Wilton Júnior/Estadão
Wilton Júnior/Estadão

Agência investiga responsabilidade de empresa de gás natural

Caso seja constatada negligência que possa ter contribuído para a explosão no Edifício Canoas, em São Conrado, CEG será multada

Carina Bacelar, O Estado de S. Paulo

19 Maio 2015 | 11h15

RIO - A Agência Reguladora de Energia e Saneamento Básico do Estado do Rio de Janeiro (Agenersa) abriu um processo administrativo para apurar a responsabilidade da CEG, empresa fornecedora de gás natural no Estado do Rio, na explosão que ocorreu nesta segunda-feira, 18, no Edifício Canoas, em São Conrado, zona sul da capital fluminense.
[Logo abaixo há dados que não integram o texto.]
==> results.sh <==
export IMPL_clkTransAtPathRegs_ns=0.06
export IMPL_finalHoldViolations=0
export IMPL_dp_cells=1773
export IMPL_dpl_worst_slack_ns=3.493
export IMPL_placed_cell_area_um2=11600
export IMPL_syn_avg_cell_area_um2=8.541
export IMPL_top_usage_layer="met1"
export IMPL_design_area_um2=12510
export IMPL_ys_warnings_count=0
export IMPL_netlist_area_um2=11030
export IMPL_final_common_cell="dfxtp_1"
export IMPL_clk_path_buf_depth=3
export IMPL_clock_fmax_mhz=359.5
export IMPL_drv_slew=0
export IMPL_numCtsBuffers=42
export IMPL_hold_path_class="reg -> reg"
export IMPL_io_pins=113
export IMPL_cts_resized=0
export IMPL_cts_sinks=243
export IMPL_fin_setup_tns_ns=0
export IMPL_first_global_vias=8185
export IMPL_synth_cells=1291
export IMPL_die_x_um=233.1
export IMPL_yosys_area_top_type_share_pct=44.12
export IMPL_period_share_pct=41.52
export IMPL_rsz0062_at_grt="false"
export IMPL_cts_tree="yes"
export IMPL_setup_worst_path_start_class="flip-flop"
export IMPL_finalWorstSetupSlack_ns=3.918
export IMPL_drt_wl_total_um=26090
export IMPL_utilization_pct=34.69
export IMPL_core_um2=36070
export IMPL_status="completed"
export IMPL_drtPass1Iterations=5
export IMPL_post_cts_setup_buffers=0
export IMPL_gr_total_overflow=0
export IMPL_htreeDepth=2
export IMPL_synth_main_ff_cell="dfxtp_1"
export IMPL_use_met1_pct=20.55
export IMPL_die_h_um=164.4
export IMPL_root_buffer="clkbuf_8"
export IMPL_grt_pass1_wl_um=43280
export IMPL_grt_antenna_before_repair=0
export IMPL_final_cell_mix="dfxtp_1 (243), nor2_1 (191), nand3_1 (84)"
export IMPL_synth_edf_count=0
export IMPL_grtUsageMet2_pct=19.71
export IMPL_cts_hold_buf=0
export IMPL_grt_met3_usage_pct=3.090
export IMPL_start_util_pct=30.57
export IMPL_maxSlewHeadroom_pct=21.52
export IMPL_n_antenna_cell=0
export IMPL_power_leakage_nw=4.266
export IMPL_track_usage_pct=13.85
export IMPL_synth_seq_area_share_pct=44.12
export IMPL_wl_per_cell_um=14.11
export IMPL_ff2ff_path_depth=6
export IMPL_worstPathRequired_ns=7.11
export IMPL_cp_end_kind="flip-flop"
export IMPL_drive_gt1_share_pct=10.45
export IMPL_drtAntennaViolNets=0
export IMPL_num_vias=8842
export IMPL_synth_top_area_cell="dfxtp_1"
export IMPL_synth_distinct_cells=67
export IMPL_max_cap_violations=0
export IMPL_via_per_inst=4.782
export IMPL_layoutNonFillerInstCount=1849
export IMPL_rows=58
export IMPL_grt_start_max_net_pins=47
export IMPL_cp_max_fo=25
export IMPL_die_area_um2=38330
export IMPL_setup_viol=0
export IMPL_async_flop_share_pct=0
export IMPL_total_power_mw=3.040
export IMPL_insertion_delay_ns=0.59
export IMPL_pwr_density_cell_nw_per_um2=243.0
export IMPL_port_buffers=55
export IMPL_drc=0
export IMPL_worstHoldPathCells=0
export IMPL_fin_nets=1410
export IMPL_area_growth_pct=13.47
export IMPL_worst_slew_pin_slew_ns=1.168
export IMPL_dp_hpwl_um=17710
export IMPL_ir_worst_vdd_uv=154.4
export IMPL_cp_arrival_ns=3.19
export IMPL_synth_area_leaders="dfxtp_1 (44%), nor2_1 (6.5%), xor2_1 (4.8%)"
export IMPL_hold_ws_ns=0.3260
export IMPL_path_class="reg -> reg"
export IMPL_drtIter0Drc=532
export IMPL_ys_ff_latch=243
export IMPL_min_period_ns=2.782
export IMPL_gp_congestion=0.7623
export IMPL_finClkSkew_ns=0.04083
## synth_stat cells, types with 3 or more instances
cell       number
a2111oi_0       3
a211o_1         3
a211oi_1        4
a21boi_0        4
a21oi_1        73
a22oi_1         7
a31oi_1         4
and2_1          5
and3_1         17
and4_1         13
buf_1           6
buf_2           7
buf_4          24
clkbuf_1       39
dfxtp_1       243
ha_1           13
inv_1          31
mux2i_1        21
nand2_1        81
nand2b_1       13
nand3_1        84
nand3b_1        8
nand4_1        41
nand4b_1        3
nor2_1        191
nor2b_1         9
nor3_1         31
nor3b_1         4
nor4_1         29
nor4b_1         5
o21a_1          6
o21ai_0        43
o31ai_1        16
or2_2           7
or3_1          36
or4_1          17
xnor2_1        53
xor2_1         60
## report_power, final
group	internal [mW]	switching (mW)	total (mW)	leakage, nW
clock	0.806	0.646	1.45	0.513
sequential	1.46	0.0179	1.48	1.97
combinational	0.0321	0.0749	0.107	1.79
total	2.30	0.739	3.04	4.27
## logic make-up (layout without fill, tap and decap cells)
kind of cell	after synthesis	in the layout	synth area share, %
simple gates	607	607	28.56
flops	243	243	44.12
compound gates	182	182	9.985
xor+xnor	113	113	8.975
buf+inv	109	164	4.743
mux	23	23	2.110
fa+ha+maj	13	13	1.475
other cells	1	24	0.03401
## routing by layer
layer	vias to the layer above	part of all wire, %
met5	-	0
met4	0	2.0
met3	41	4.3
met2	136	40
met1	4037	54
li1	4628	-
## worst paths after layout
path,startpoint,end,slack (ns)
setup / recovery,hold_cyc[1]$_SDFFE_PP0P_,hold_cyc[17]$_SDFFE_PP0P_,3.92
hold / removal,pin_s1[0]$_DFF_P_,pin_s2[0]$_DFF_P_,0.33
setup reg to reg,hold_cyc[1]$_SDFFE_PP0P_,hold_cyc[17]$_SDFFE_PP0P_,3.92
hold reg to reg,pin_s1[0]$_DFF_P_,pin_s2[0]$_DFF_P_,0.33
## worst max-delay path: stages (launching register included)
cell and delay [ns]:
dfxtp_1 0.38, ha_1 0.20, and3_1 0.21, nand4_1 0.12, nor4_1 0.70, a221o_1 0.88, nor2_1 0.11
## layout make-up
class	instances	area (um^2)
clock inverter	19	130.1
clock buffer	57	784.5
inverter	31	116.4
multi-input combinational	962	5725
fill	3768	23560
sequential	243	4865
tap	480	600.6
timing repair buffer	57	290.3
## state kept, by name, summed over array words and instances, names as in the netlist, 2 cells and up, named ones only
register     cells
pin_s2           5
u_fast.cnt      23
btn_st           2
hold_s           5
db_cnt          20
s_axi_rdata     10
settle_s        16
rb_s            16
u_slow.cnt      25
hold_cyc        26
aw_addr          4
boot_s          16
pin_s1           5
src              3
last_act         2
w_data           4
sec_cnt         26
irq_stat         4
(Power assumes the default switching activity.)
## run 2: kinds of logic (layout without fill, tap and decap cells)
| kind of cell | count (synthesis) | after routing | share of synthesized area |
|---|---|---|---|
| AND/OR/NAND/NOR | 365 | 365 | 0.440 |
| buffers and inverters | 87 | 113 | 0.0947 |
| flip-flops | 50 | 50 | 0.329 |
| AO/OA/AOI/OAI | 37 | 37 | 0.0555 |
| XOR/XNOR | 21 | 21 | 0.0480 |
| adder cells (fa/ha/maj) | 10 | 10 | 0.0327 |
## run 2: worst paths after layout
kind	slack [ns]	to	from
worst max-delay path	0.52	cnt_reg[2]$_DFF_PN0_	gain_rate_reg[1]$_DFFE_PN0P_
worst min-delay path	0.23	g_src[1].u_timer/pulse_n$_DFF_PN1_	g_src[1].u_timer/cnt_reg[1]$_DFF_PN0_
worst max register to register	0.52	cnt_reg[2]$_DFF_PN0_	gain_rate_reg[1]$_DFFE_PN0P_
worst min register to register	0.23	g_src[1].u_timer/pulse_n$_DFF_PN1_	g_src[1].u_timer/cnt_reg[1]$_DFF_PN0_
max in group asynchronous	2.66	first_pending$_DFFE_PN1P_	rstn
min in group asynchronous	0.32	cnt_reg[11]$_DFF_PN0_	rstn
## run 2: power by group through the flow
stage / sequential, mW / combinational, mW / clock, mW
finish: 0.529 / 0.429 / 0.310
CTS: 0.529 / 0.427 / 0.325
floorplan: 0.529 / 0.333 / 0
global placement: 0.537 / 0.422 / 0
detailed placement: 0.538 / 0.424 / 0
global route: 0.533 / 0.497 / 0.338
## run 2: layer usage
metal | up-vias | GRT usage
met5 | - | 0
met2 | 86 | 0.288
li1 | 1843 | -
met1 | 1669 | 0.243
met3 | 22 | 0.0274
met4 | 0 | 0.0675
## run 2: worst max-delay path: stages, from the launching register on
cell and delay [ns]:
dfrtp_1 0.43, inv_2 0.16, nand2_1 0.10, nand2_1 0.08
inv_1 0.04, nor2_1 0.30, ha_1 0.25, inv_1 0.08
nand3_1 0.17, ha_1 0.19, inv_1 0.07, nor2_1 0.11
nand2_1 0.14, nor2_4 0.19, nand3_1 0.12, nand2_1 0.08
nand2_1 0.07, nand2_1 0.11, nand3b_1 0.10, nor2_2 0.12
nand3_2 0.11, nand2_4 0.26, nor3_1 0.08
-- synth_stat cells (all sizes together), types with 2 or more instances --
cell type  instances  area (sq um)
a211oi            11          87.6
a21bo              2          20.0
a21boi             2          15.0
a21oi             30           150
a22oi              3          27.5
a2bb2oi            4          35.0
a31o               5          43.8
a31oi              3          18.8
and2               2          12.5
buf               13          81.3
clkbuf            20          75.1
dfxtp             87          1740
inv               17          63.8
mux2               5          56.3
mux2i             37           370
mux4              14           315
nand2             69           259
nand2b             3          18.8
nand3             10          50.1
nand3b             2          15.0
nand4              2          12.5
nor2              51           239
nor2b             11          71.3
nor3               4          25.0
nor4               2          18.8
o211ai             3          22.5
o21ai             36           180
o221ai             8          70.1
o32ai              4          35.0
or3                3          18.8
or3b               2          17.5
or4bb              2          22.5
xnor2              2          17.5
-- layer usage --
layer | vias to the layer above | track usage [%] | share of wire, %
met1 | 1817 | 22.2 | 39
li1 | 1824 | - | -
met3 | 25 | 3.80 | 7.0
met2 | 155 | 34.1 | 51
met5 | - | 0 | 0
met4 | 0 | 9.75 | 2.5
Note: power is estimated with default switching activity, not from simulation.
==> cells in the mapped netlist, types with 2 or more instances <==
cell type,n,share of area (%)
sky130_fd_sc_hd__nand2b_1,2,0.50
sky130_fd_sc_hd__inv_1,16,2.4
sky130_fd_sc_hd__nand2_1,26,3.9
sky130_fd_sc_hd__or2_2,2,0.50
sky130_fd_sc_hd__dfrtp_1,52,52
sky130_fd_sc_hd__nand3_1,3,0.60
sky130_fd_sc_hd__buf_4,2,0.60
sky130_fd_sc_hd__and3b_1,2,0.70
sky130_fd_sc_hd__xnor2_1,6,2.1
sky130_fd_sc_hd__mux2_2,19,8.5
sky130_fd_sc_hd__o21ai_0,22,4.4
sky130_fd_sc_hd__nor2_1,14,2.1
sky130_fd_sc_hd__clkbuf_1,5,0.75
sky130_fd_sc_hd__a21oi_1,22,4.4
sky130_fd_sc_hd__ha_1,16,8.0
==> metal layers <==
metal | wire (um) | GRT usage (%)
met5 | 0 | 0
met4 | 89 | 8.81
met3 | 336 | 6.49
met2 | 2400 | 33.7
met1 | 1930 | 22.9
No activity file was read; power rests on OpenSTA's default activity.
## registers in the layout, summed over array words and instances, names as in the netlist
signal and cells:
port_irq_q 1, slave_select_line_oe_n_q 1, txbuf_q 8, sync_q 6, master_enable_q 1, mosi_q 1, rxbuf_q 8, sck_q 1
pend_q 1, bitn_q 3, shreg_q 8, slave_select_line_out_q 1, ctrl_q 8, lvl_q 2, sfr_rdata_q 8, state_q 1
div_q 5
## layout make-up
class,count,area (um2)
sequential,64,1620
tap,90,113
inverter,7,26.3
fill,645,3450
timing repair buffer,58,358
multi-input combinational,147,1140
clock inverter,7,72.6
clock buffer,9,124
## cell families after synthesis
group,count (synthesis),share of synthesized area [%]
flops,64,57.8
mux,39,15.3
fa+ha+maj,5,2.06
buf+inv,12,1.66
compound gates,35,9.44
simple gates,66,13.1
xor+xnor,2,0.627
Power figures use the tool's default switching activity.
`config.mk`:
```
export PLATFORM = sky130hd
export DESIGN_NAME = peripheral_control_status_card_flat
export DESIGN_NICKNAME = d
export VERILOG_FILES = /design/src/peripheral_control_status_pkg.sv /design/src/peripheral_control_status_if.sv /design/src/peripheral_control_status_card.sv /design/src/flat_wrapper.sv
export SDC_FILE = /design/constraint.sdc
export NUM_CORES = 1
export LEC_CHECK = 0
export ABC_AREA = 1
export BUFFER_PORTS_ARGS = -buffer_cell sky130_fd_sc_hd__buf_2
export CELL_PAD_IN_SITES_DETAIL_PLACEMENT = 1
export CELL_PAD_IN_SITES_GLOBAL_PLACEMENT = 2
export CORE_UTILIZATION = 25
export CTS_CLUSTER_SIZE = 10
export DETAILED_ROUTE_END_ITERATION = 16
export PLACE_DENSITY = 0.76
export SLEW_MARGIN = 20
export SYNTH_ARGS = -nofsm -noshare
export SYNTH_HDL_FRONTEND = slang
export SYNTH_SLANG_ARGS = --single-unit
```
`constraint.sdc`:
```
create_clock -name mclk -period 1.6 [get_ports mclk]
set_input_delay 0.16 -clock mclk [delete_from_list [all_inputs] [get_ports mclk]]
set_output_delay 0.16 -clock mclk [all_outputs]
set_load 0.02 [all_outputs]
```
De acordo com o presidente da agência, José Bismark de Souza Vianna, uma equipe da Agenersa realizou nesta segunda-feira uma inspeção na tubulação de gás do prédio e vai aguardar ainda para seu parecer o laudo dos peritos da Polícia Civil do Rio, que vai determinar as causas do incidente. 

Caso seja verificada negligência da CEG, a empresa pode ser multada. Bismark, entretanto, ressaltou que a agência não tem nenhuma conclusão e evitou falar em hipótese principal para o motivo do vazamento de gás no apartamento 1.001, ocupado pelo alemão Markus B. Maria Müller, que está internado em estado grave no Hospital Municipal Miguel Couto, na Gávea, zona sul, e teve metade do corpo queimado na explosão.
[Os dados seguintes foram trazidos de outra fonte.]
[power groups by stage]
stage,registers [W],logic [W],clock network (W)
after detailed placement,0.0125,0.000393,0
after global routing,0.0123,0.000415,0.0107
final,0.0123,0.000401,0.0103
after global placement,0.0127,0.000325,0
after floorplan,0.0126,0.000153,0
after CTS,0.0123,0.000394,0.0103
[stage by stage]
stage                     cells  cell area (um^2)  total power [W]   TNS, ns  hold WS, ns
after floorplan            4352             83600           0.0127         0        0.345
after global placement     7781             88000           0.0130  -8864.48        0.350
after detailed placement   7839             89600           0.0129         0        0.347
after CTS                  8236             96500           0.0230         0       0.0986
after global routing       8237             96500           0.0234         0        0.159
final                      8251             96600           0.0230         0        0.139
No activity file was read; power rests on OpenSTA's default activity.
A Defesa Civil, a Polícia Civil e a própria Agenersa já consideram praticamente certo que um vazamento de gás natural tenha causado o incidente. "Podemos dizer que tem muita possibilidade de ser gás realmente", afirmou Vianna. Ele destacou, entretanto, que a proporção do estouro, que fez desabar teto e chão de cômodos de quatro apartamentos e envergou portas de elevadores, é "excepcional". 

"Pela intensidade da explosão, nunca tínhamos vivenciado uma explosão dessa magnitude com gás natural. Tem que ter um acúmulo de gás excepcional para causar um estrago desse tamanho. É estranho para o padrão de incidentes envolvendo gás. Você tem que ter um vazamento muito grande durante muito tempo", explicou, ressaltando que, pelas observações dos técnicos da agência, o gás vazou para fora do apartamento do alemão e atingiu os corredores e a área dos elevadores. 

Lei recente. Vianna espera que, a partir dessa explosão de grande magnitude, uma lei estadual estabelecendo vistoria quinquenal de gás para todos os consumidores, publicada em setembro de 2014 e em vigor desde março deste ano, passe a ser mais conhecida.

A regra estabelece que as residências têm até 2020 para convocar uma empresa ou técnico particular credenciado pela CEG para realizar vistoria das tubulações de gás.

"Fica instituída a obrigatoriedade da autovistoria quinquenal de segurança nas instalações de gás das unidades residenciais e comerciais do Estado do Rio de Janeiro", diz o texto da lei. 

Até agora, entretanto, nem empresas nem técnicos procuraram o Instituto Nacional de Metrologia, Qualidade e Tecnologia  (Inmetro) ou o Conselho Regional de Engenharia do Rio de Janeiro (Crea-RJ) para obter certificação para realização desse serviço.

"Para começar a ser feita essa vistoria, as empresas precisam de certificação em um órgão acreditador para depois irem à CEG para se credenciar", disse Vianna.

Ele estima que o Estado tenha 3 milhões de consumidores de gás, entre usuários de botijões e gás natural. "Serão 600 mil inspeções ao ano. É bom que as empresas não deixem para 2020, pois não haverá tempo (para realizar as inspeções)."

Nesta quinta-feira, 21, haverá uma reunião da agência reguladora com o Inmetro, com o Crea e com a CEG para debater o cumprimento da lei.

"É um problema da falta de procura. A gente entende que, como os consumidores ainda não estão familiarizados com a lei e com a obrigatoriedade, não estão procurando as empresas", ressaltou o presidente da Agenersa.